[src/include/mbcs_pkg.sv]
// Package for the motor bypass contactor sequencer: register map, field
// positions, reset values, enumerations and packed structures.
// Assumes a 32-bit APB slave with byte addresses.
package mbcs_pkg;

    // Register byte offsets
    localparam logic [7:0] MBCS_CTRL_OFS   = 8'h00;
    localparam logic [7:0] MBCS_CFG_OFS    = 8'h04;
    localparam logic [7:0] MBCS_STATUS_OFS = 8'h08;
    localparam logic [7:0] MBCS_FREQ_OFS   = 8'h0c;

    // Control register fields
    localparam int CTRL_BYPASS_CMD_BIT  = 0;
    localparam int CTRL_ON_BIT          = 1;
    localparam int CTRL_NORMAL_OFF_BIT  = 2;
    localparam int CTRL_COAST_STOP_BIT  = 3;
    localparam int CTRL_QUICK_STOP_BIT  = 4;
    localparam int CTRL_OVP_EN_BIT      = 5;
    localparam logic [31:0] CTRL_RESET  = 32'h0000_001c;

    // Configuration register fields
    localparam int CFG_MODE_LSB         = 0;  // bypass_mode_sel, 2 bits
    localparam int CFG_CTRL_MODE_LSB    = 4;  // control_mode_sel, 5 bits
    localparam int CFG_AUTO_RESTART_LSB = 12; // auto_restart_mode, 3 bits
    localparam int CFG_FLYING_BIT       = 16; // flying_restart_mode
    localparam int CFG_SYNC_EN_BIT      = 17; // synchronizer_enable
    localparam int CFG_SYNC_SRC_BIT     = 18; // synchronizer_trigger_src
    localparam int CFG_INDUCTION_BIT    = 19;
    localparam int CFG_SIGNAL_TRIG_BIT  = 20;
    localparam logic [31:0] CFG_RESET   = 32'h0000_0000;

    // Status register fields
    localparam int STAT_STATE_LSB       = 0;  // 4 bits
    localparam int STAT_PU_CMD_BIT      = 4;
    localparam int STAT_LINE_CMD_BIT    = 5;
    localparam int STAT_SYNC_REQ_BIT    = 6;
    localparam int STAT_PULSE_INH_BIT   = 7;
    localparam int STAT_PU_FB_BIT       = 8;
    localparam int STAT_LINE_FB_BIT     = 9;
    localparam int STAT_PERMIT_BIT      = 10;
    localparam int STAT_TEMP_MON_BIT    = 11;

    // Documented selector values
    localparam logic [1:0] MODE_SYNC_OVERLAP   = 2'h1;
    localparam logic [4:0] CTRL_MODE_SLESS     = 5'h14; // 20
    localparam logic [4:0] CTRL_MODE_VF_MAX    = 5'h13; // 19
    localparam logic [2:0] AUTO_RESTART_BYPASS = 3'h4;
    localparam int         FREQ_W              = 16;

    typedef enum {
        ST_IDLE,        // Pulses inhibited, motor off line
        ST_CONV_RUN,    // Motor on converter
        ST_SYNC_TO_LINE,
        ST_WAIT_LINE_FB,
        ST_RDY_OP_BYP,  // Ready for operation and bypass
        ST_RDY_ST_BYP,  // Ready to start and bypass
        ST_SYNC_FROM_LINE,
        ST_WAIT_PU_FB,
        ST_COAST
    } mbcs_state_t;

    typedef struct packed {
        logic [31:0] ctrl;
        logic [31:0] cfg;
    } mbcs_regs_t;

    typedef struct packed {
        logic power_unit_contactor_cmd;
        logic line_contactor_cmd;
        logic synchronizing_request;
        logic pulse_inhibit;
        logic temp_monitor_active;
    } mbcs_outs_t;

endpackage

...

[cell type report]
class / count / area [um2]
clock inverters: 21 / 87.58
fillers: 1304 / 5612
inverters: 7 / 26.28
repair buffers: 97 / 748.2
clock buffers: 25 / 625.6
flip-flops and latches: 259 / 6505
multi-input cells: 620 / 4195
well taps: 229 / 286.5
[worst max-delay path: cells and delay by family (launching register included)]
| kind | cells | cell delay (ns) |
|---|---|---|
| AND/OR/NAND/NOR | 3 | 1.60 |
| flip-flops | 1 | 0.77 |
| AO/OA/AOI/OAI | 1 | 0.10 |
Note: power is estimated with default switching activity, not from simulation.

...

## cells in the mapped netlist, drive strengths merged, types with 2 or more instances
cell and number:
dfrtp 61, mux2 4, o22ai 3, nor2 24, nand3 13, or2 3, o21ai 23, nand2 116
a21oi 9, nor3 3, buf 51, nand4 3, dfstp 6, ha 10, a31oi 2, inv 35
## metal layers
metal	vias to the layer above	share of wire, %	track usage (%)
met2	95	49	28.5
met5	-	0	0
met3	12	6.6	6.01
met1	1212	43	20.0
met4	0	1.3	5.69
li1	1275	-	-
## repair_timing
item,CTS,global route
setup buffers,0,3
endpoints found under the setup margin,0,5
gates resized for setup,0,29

▸ Work to be completed
Pull out all lines from the listing that contain the string "clock".

▸ Answer for the task
clock inverters: 21 / 87.58
clock buffers: 25 / 625.6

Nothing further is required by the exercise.